*** Opening of Source material ***
### src/design/pett_pkg.sv
// Package for the periodic timer table: command and status codes, FSM states,
// the per-slot entry record and the saturating add.
// No dependencies.
`timescale 1ns / 1ps
`default_nettype none
package pett_pkg;

    localparam int TIME_W = 32;
    localparam int HID_W  = 8;
    localparam logic [TIME_W-1:0] TIME_MAX = '1;

    typedef enum logic [1:0] {
        CMD_ADD     = 2'd0,
        CMD_RUN     = 2'd1,
        CMD_SETBACK = 2'd2,
        CMD_NOP     = 2'd3
    } cmd_t;

    typedef enum logic [2:0] {
        ST_ADDED   = 3'd0,
        ST_FULL    = 3'd1,
        ST_FIRED   = 3'd2,
        ST_NONE    = 3'd3,
        ST_SETBACK = 3'd4
    } status_t;

    typedef enum logic [1:0] {
        S_IDLE,
        S_SCAN,
        S_EMIT,
        S_SINGLE
    } state_t;

    typedef struct packed {
        logic [TIME_W-1:0] due;
        logic [TIME_W-1:0] ival;
        logic [HID_W-1:0]  hid;
        logic              fired;
    } entry_t;

    function automatic logic [TIME_W-1:0] sat_add(input logic [TIME_W-1:0] a,
                                                  input logic [TIME_W-1:0] b);
        logic [TIME_W:0] s;
        s = {1'b0, a} + {1'b0, b};
        return s[TIME_W] ? TIME_MAX : s[TIME_W-1:0];
    endfunction

endpackage
`default_nettype wire

### src/design/pett_if.sv
// Handshake interfaces for the timer table: command channel and result channel.
// No dependencies.
`timescale 1ns / 1ps
`default_nettype none
interface pett_cmd_if;
    logic        valid;
    logic        ready;
    logic [1:0]  command;
    logic [31:0] time_now;
    logic [31:0] period;
    logic [7:0]  handler_id;
    logic [31:0] shift_by;
    modport source (output valid, command, time_now, period, handler_id, shift_by,
                    input ready);
    modport sink   (input valid, command, time_now, period, handler_id, shift_by,
                    output ready);
endinterface

interface pett_res_if;
    logic        valid;
    logic        ready;
    logic [2:0]  status;
    logic [4:0]  slot;
    logic [7:0]  fired_handler;
    logic [31:0] next_due;
    logic        last;
    modport source (output valid, status, slot, fired_handler, next_due, last,
                    input ready);
    modport sink   (input valid, status, slot, fired_handler, next_due, last,
                     output ready);
endinterface
`default_nettype wire

### src/design/pett_cell.sv
// One storage cell of the rotating timer chain; passes its entry to the
// neighbor on every shift. Depends on pett_pkg.
`timescale 1ns / 1ps
`default_nettype none
module pett_cell (
    input  wire logic            clk,
    input  wire logic            shift_en,
    input  wire pett_pkg::entry_t d,
    output pett_pkg::entry_t     q
);
    import pett_pkg::*;

    entry_t entry_reg;

    // take the neighbor's entry on shift
    always_ff @(posedge clk)
    begin
        if (shift_en)
        begin
            entry_reg <= d;
        end
    end

    assign q = entry_reg;
endmodule
`default_nettype wire

### src/design/pett_head.sv
// Update unit at the head of the chain: applies add, run and set back to the
// entry leaving cell 0. Depends on pett_pkg.
`timescale 1ns / 1ps
`default_nettype none
module pett_head #(
    parameter int IDX_W = 5,
    parameter int CNT_W = 6
) (
    input  wire logic                     scan,
    input  wire pett_pkg::cmd_t           cmd,
    input  wire logic [31:0]              now,
    input  wire logic [31:0]              per,
    input  wire logic [7:0]               hid,
    input  wire logic [31:0]              by,
    input  wire logic                     room,
    input  wire logic [IDX_W-1:0]         idx,
    input  wire logic [CNT_W-1:0]         count,
    input  wire pett_pkg::entry_t         d,
    output pett_pkg::entry_t              q,
    output logic                          fire,
    output logic                          keep
);
    import pett_pkg::*;

    logic active;
    logic at_free;

    assign active  = CNT_W'(idx) < count;
    assign at_free = CNT_W'(idx) == count;

    // update the head entry for the current command
    always_comb
    begin
        q       = d;
        q.fired = 1'b0;
        fire    = 1'b0;
        keep    = active;
        if (scan)
        begin
            case (cmd)
                CMD_ADD:
                begin
                    if (at_free && room)
                    begin
                        q.due  = sat_add(now, per);
                        q.ival = per;
                        q.hid  = hid;
                        keep   = 1'b1;
                    end
                end
                CMD_RUN:
                begin
                    if (active && (d.due <= now))
                    begin
                        q.fired = 1'b1;
                        q.due   = sat_add(now, d.ival);
                        fire    = 1'b1;
                    end
                end
                CMD_SETBACK:
                begin
                    if (active)
                    begin
                        q.due = (d.due > by) ? d.due - by : '0;
                    end
                end
                default:
                begin
                    q.fired = 1'b0;
                end
            endcase
        end
    end
endmodule
`default_nettype wire

### src/design/periodic_event_timer_table_core.sv
// Top level of the periodic timer table: rotating chain of slot cells, head
// update unit, control FSM and result register. Depends on pett_pkg, pett_if,
// pett_cell and pett_head.
//
//  channel  dir  payload                                          transaction
//  cmd_ch   in   command, time_now, period, handler_id, shift_by  valid & ready
//  res_ch   out  status, slot, fired_handler, next_due, last      valid & ready
//
// A command other than a no-op is accepted in idle, then rotates the whole
// chain once, updating the entry at the head and tracking the earliest due
// time. An add, a set back or a run with nothing due then loads its result
// in the single-result state before the table returns to idle.
// A run that fires entries rotates a second time to deliver them, one per
// cycle while the result channel takes them, then returns to idle.
// A stalled result holds the delivery pass at a fired entry and holds the
// result-load cycle; the scan pass never stalls. Reset clears control and the
// entry count only; slot contents are defined by the adds.
`timescale 1ns / 1ps
`default_nettype none
module periodic_event_timer_table_core #(
    parameter int TABLE_SLOTS = 32
) (
    input  wire logic  clk,
    input  wire logic  rst_n,
    pett_cmd_if.sink   cmd_ch,
    pett_res_if.source res_ch
);
    import pett_pkg::*;

    localparam int IDX_W = (TABLE_SLOTS > 1) ? $clog2(TABLE_SLOTS) : 1;
    localparam int CNT_W = $clog2(TABLE_SLOTS + 1);
    localparam logic [IDX_W-1:0] IDX_LAST = IDX_W'(TABLE_SLOTS - 1);
    localparam logic [CNT_W-1:0] CNT_FULL = CNT_W'(TABLE_SLOTS);

    state_t            state_reg, state_next;
    logic [IDX_W-1:0]  idx_reg, idx_next;
    logic [CNT_W-1:0]  count_reg, count_next;
    logic [CNT_W-1:0]  rem_reg, rem_next;
    cmd_t              cmd_reg;
    logic [31:0]       now_reg, per_reg, by_reg, min_reg, min_next;
    logic [7:0]        hid_reg;
    status_t           rstat_reg, rstat_next;
    logic [4:0]        rslot_reg, rslot_next;
    logic [7:0]        rhid_reg, rhid_next;

    logic              ov_reg, ov_next;
    status_t           o_status_reg, o_status_next;
    logic [4:0]        o_slot_reg, o_slot_next;
    logic [7:0]        o_hid_reg, o_hid_next;
    logic [31:0]       o_due_reg, o_due_next;
    logic              o_last_reg, o_last_next;

    entry_t            chain_d [TABLE_SLOTS];
    entry_t            chain_q [TABLE_SLOTS];
    entry_t            head_q;
    logic              head_fire, head_keep, shift_en, room, out_free, accept;
    logic [31:0]       idx_wide, cnt_wide, next_due;

    assign room     = count_reg < CNT_FULL;
    assign out_free = !ov_reg || res_ch.ready;
    assign accept   = cmd_ch.valid && cmd_ch.ready;
    assign next_due = (count_reg == '0) ? sat_add(now_reg, 32'd1) : min_reg;
    assign idx_wide = 32'(idx_reg);
    assign cnt_wide = 32'(count_reg);

    // chain of slot cells, head feeds the tail
    for (genvar k = 0; k < TABLE_SLOTS; k++)
    begin : g_cell
        if (k == TABLE_SLOTS - 1)
        begin : g_tail
            assign chain_d[k] = head_q;
        end
        else
        begin : g_mid
            assign chain_d[k] = chain_q[k+1];
        end
        pett_cell u_cell (
            .clk      (clk),
            .shift_en (shift_en),
            .d        (chain_d[k]),
            .q        (chain_q[k])
        );
    end

    pett_head #(.IDX_W(IDX_W), .CNT_W(CNT_W)) u_head (
        .scan  (state_reg == S_SCAN),
        .cmd   (cmd_reg),
        .now   (now_reg),
        .per   (per_reg),
        .hid   (hid_reg),
        .by    (by_reg),
        .room  (room),
        .idx   (idx_reg),
        .count (count_reg),
        .d     (chain_q[0]),
        .q     (head_q),
        .fire  (head_fire),
        .keep  (head_keep)
    );

    // control: next state, counters and result register
    always_comb
    begin
        state_next    = state_reg;
        idx_next      = idx_reg;
        count_next    = count_reg;
        rem_next      = rem_reg;
        min_next      = min_reg;
        rstat_next    = rstat_reg;
        rslot_next    = rslot_reg;
        rhid_next     = rhid_reg;
        shift_en      = 1'b0;
        ov_next       = ov_reg && !res_ch.ready;
        o_status_next = o_status_reg;
        o_slot_next   = o_slot_reg;
        o_hid_next    = o_hid_reg;
        o_due_next    = o_due_reg;
        o_last_next   = o_last_reg;
        unique case (state_reg)
            S_IDLE:
            begin
                if (accept && (cmd_t'(cmd_ch.command) != CMD_NOP))
                begin
                    state_next = S_SCAN;
                    idx_next   = '0;
                    rem_next   = '0;
                    min_next   = TIME_MAX;
                end
            end
            S_SCAN:
            begin
                shift_en = 1'b1;
                idx_next = idx_reg + 1'b1;
                if (head_keep && (head_q.due < min_next))
                begin
                    min_next = head_q.due;
                end
                if (head_fire)
                begin
                    rem_next = rem_reg + 1'b1;
                end
                if (idx_reg == IDX_LAST)
                begin
                    idx_next   = '0;
                    state_next = S_SINGLE;
                    rslot_next = '0;
                    rhid_next  = '0;
                    case (cmd_reg)
                        CMD_ADD:
                        begin
                            if (room)
                            begin
                                rstat_next = ST_ADDED;
                                rslot_next = cnt_wide[4:0];
                                rhid_next  = hid_reg;
                                count_next = count_reg + 1'b1;
                            end
                            else
                            begin
                                rstat_next = ST_FULL;
                            end
                        end
                        CMD_RUN:
                        begin
                            rstat_next = ST_NONE;
                            if (rem_next != '0)
                            begin
                                state_next = S_EMIT;
                            end
                        end
                        default:
                        begin
                            rstat_next = ST_SETBACK;
                        end
                    endcase
                end
            end
            S_EMIT:
            begin
                if (!chain_q[0].fired || out_free)
                begin
                    shift_en = 1'b1;
                    idx_next = idx_reg + 1'b1;
                    if (chain_q[0].fired)
                    begin
                        ov_next       = 1'b1;
                        o_status_next = ST_FIRED;
                        o_slot_next   = idx_wide[4:0];
                        o_hid_next    = chain_q[0].hid;
                        o_due_next    = next_due;
                        o_last_next   = (rem_reg == CNT_W'(1));
                        rem_next      = rem_reg - 1'b1;
                    end
                    if (idx_reg == IDX_LAST)
                    begin
                        idx_next   = '0;
                        state_next = S_IDLE;
                    end
                end
            end
            S_SINGLE:
            begin
                if (out_free)
                begin
                    ov_next       = 1'b1;
                    o_status_next = rstat_reg;
                    o_slot_next   = rslot_reg;
                    o_hid_next    = rhid_reg;
                    o_due_next    = next_due;
                    o_last_next   = 1'b1;
                    state_next    = S_IDLE;
                end
            end
            default:
            begin
                state_next = S_IDLE;
            end
        endcase
    end

    // hold control state
    always_ff @(posedge clk or negedge rst_n)
    begin
        if (!rst_n)
        begin
            state_reg <= S_IDLE;
            idx_reg   <= '0;
            count_reg <= '0;
            rem_reg   <= '0;
            ov_reg    <= 1'b0;
        end
        else
        begin
            state_reg <= state_next;
            idx_reg   <= idx_next;
            count_reg <= count_next;
            rem_reg   <= rem_next;
            ov_reg    <= ov_next;
        end
    end

    // capture command payload and result fields
    always_ff @(posedge clk)
    begin
        if (accept)
        begin
            cmd_reg <= cmd_t'(cmd_ch.command);
            now_reg <= cmd_ch.time_now;
            per_reg <= cmd_ch.period;
            hid_reg <= cmd_ch.handler_id;
            by_reg  <= cmd_ch.shift_by;
        end
        min_reg      <= min_next;
        rstat_reg    <= rstat_next;
        rslot_reg    <= rslot_next;
        rhid_reg     <= rhid_next;
        o_status_reg <= o_status_next;
        o_slot_reg   <= o_slot_next;
        o_hid_reg    <= o_hid_next;
        o_due_reg    <= o_due_next;
        o_last_reg   <= o_last_next;
    end

    assign cmd_ch.ready         = (state_reg == S_IDLE);
    assign res_ch.valid         = ov_reg;
    assign res_ch.status        = o_status_reg;
    assign res_ch.slot          = o_slot_reg;
    assign res_ch.fired_handler = o_hid_reg;
    assign res_ch.next_due      = o_due_reg;
    assign res_ch.last          = o_last_reg;

    // entry count never passes the table size
    a_count_bound: assert property (@(posedge clk) disable iff (!rst_n)
        count_reg <= CNT_FULL)
        else $error("entry count above table size");

    // every fired entry met in the delivery pass is still counted
    a_emit_rem: assert property (@(posedge clk) disable iff (!rst_n)
        ((state_reg == S_EMIT) && chain_q[0].fired) |-> (rem_reg != '0))
        else $error("fired entry with nothing left to deliver");

    // a real command always starts a scan
    a_accept_scan: assert property (@(posedge clk) disable iff (!rst_n)
        (accept && (cmd_ch.command != CMD_NOP)) |=> (state_reg == S_SCAN))
        else $error("accepted command did not start a scan");

endmodule
`default_nettype wire
### src/flat_wrapper.sv
// flat-port wrapper written by rule: the top's interface ports become plain ports
module periodic_event_timer_table_core_flat import pett_pkg::*;
#(
    parameter int TABLE_SLOTS = 32
)
  (clk, rst_n, cmd_ch_valid, cmd_ch_command, cmd_ch_time_now, cmd_ch_period, cmd_ch_handler_id, cmd_ch_shift_by, cmd_ch_ready, res_ch_valid, res_ch_status, res_ch_slot, res_ch_fired_handler, res_ch_next_due, res_ch_last, res_ch_ready);
  pett_cmd_if cmd_ch_i ();
  pett_res_if res_ch_i ();
  input  wire logic clk;
  input  wire logic rst_n;
  input wire logic [$bits(cmd_ch_i.valid)-1:0] cmd_ch_valid;
  input wire logic [$bits(cmd_ch_i.command)-1:0] cmd_ch_command;
  input wire logic [$bits(cmd_ch_i.time_now)-1:0] cmd_ch_time_now;
  input wire logic [$bits(cmd_ch_i.period)-1:0] cmd_ch_period;
  input wire logic [$bits(cmd_ch_i.handler_id)-1:0] cmd_ch_handler_id;
  input wire logic [$bits(cmd_ch_i.shift_by)-1:0] cmd_ch_shift_by;
  output wire logic [$bits(cmd_ch_i.ready)-1:0] cmd_ch_ready;
  output wire logic [$bits(res_ch_i.valid)-1:0] res_ch_valid;
  output wire logic [$bits(res_ch_i.status)-1:0] res_ch_status;
  output wire logic [$bits(res_ch_i.slot)-1:0] res_ch_slot;
  output wire logic [$bits(res_ch_i.fired_handler)-1:0] res_ch_fired_handler;
  output wire logic [$bits(res_ch_i.next_due)-1:0] res_ch_next_due;
  output wire logic [$bits(res_ch_i.last)-1:0] res_ch_last;
  input wire logic [$bits(res_ch_i.ready)-1:0] res_ch_ready;
  assign cmd_ch_i.valid = cmd_ch_valid;
  assign cmd_ch_i.command = cmd_ch_command;
  assign cmd_ch_i.time_now = cmd_ch_time_now;
  assign cmd_ch_i.period = cmd_ch_period;
  assign cmd_ch_i.handler_id = cmd_ch_handler_id;
  assign cmd_ch_i.shift_by = cmd_ch_shift_by;
  assign cmd_ch_ready = cmd_ch_i.ready;
  assign res_ch_valid = res_ch_i.valid;
  assign res_ch_status = res_ch_i.status;
  assign res_ch_slot = res_ch_i.slot;
  assign res_ch_fired_handler = res_ch_i.fired_handler;
  assign res_ch_next_due = res_ch_i.next_due;
  assign res_ch_last = res_ch_i.last;
  assign res_ch_i.ready = res_ch_ready;
  periodic_event_timer_table_core #(.TABLE_SLOTS(TABLE_SLOTS)) u_core (.clk(clk), .rst_n(rst_n), .cmd_ch(cmd_ch_i), .res_ch(res_ch_i));
endmodule
### config.mk
export PLATFORM = sky130hd
export DESIGN_NAME = periodic_event_timer_table_core_flat
export DESIGN_NICKNAME = d
export VERILOG_FILES = /design/src/design/pett_pkg.sv /design/src/design/pett_if.sv /design/src/design/pett_cell.sv /design/src/design/pett_head.sv /design/src/design/periodic_event_timer_table_core.sv /design/src/flat_wrapper.sv
export SDC_FILE = /design/constraint.sdc
export NUM_CORES = 2
export LEC_CHECK = 0
export BUFFER_PORTS_ARGS = -buffer_cell sky130_fd_sc_hd__buf_4
export CAP_MARGIN = 25
export CORE_MARGIN = 1.5
export CORE_UTILIZATION = 46
export CTS_BUF_LIST = sky130_fd_sc_hd__clkbuf_16
export CTS_CLUSTER_SIZE = 12
export DETAILED_ROUTE_END_ITERATION = 16
export SKIP_LAST_GASP = 1
export SYNTH_ARGS = -nofsm -noshare
export SYNTH_HDL_FRONTEND = slang
export SYNTH_SLANG_ARGS = --single-unit
### constraint.sdc
create_clock -name clk -period 261.4 [get_ports clk]
set_clock_uncertainty 0.1 [all_clocks]
set_input_delay 26.14 -clock clk [delete_from_list [all_inputs] [get_ports clk]]
set_output_delay 26.14 -clock clk [all_outputs]
set_load 0.03 [all_outputs]
==> flow_summary.ini <==
[outcome]
outcome = finished clean

[synthesis]
synth_top_flop_cell = edfxtp_1
netlist_area_um2 = 87910
ys_seq_elements = 2559
ys.warnings.count = 0
avgSynthCellArea_um2 = 21.00
synth_edf_count = 2539
ys_seq_area_share_pct = 87.29
ys_types = 83
syn_nets = 4476
async_flop_share_pct = 0.7816
syn_inst = 4187

[floorplanning]
die_width_um = 440.2
die_y_um = 440.2
num_rows = 160
die_area_um2 = 193700
ios = 161
start_util_pct = 46.27
coreArea_um2 = 190000

[setup_path]
reg2reg_from = u_core.g_cell[0].u_cell.q[56]$_DFFE_PP_
cp.arrival_ns = 32.59
critPathMaxStageDelay_ns = 0.78
cp_num_buf_inv = 11
cp-end-kind = register
r2r_end = u_core.min_reg[10]$_SDFFCE_PN1P_
worstRegToRegCells = 23
crit_path_frequent_cell = buf_4
critPathSlowestCell = buf_4
path_cells = buf_4 > nor2b_1 > nand2_1 > a21oi_1 > nor2b_4 > buf_12 > buf_4 > buf_16 > buf_4 > buf_4 > buf_12 > buf_4 > buf_4 > buf_16 > buf_4
cp-startpoint = res_ch_ready
crit_fanout = 182
start_kind = primary input
crit_cells = 15
cp_top_family = buffers and inverters
ff2ff_setup_slack_ns = 253.42
critPathCapture = u_core.g_cell[10].u_cell.q[29]$_DFFE_PP_
worstSetupPathType = primary input to register
required_ns = 261.80

[clock_tree]
root_buffer = clkbuf_16
postCtsSetupBuffers = 0
cts_resized = 0
cts_tree = done
clock_path_buffers = 4
postCtsHoldBufs = 0
clock-sinks = 2559
cts_made_buffers = 283
clk_transition_reported_paths_ns = 0.06
htreeDepth = 5
worstSkewPairLatency_ns = 0.91

[power]
powerDensity_nw_per_um2 = 13.71
pwr-share-seq_pct = 59.2
p_int_uw = 1016
leakage_uw = 0.03371
pwr-share-clk_pct = 25.7
finalPower_uw = 1384
switchingPower_uw = 367.7
switching_share_pct = 26.57
ir_worst_vdd_mv = 0.01035
pwr-share-comb_pct = 15.1

[cells_and_area]
drive_above_1_share_pct = 13.56
layout.cells.non_filler = 7269
fill_cells = 14500
largest_register_ffs = 2336
multi_input_area_um2 = 10460
areaGrowthSynthToFinish_pct = 14.80
regArea_um2 = 76740
nets = 4914

[routing]
vias = 38290
drt-pass1-iter-count = 5
ant_nets = 0
drtIter0Drc = 3726
remaining_drc_errors = 0
via_per_inst = 5.268
wl_mm = 159.8
wl_per_cell_um = 21.99

[sta]
max_freq_mhz = 31.07
relSlewSlack_pct = 21.44
worst_pin_slew_ns = 1.178
fin_crit_sh_pct = 12.31
drv_slew = 0
rsz0062_at_grt = false
setup_viol = 0
hold_viol_final = 0
period_needed_ns = 32.19
fin_tns_setup_ns = 0

[placed_design]
port_buffers = 160
gp_congestion = 0.9044
dp_cells = 6841
detailed_place_hpwl_mm = 99.48

[min_path]
hold_class = register to register
hold_start = u_core.g_cell[23].u_cell.q[40]$_DFFE_PP_

[grt]
antenna_found_initial = 7
grt-ovfl-total = 0
grt_pass1_vias = 36500
grt_start_max_net_pins = 227
grt_first_pass_wirelength_mm = 235.8
gr-usage-all-layers_pct = 16.43

[job]
drv_cap = 0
*** Close of Source material ***
▸ Problem statement
Once the line containing "interface pett_cmd_if;" has been retyped, stop. Begin at the first line of the material and reproduce every line up to it exactly.

▸ Finished task
### src/design/pett_pkg.sv
// Package for the periodic timer table: command and status codes, FSM states,
// the per-slot entry record and the saturating add.
// No dependencies.
`timescale 1ns / 1ps
`default_nettype none
package pett_pkg;

    localparam int TIME_W = 32;
    localparam int HID_W  = 8;
    localparam logic [TIME_W-1:0] TIME_MAX = '1;

    typedef enum logic [1:0] {
        CMD_ADD     = 2'd0,
        CMD_RUN     = 2'd1,
        CMD_SETBACK = 2'd2,
        CMD_NOP     = 2'd3
    } cmd_t;

    typedef enum logic [2:0] {
        ST_ADDED   = 3'd0,
        ST_FULL    = 3'd1,
        ST_FIRED   = 3'd2,
        ST_NONE    = 3'd3,
        ST_SETBACK = 3'd4
    } status_t;

    typedef enum logic [1:0] {
        S_IDLE,
        S_SCAN,
        S_EMIT,
        S_SINGLE
    } state_t;

    typedef struct packed {
        logic [TIME_W-1:0] due;
        logic [TIME_W-1:0] ival;
        logic [HID_W-1:0]  hid;
        logic              fired;
    } entry_t;

    function automatic logic [TIME_W-1:0] sat_add(input logic [TIME_W-1:0] a,
                                                  input logic [TIME_W-1:0] b);
        logic [TIME_W:0] s;
        s = {1'b0, a} + {1'b0, b};
        return s[TIME_W] ? TIME_MAX : s[TIME_W-1:0];
    endfunction

endpackage
`default_nettype wire

### src/design/pett_if.sv
// Handshake interfaces for the timer table: command channel and result channel.
// No dependencies.
`timescale 1ns / 1ps
`default_nettype none
interface pett_cmd_if;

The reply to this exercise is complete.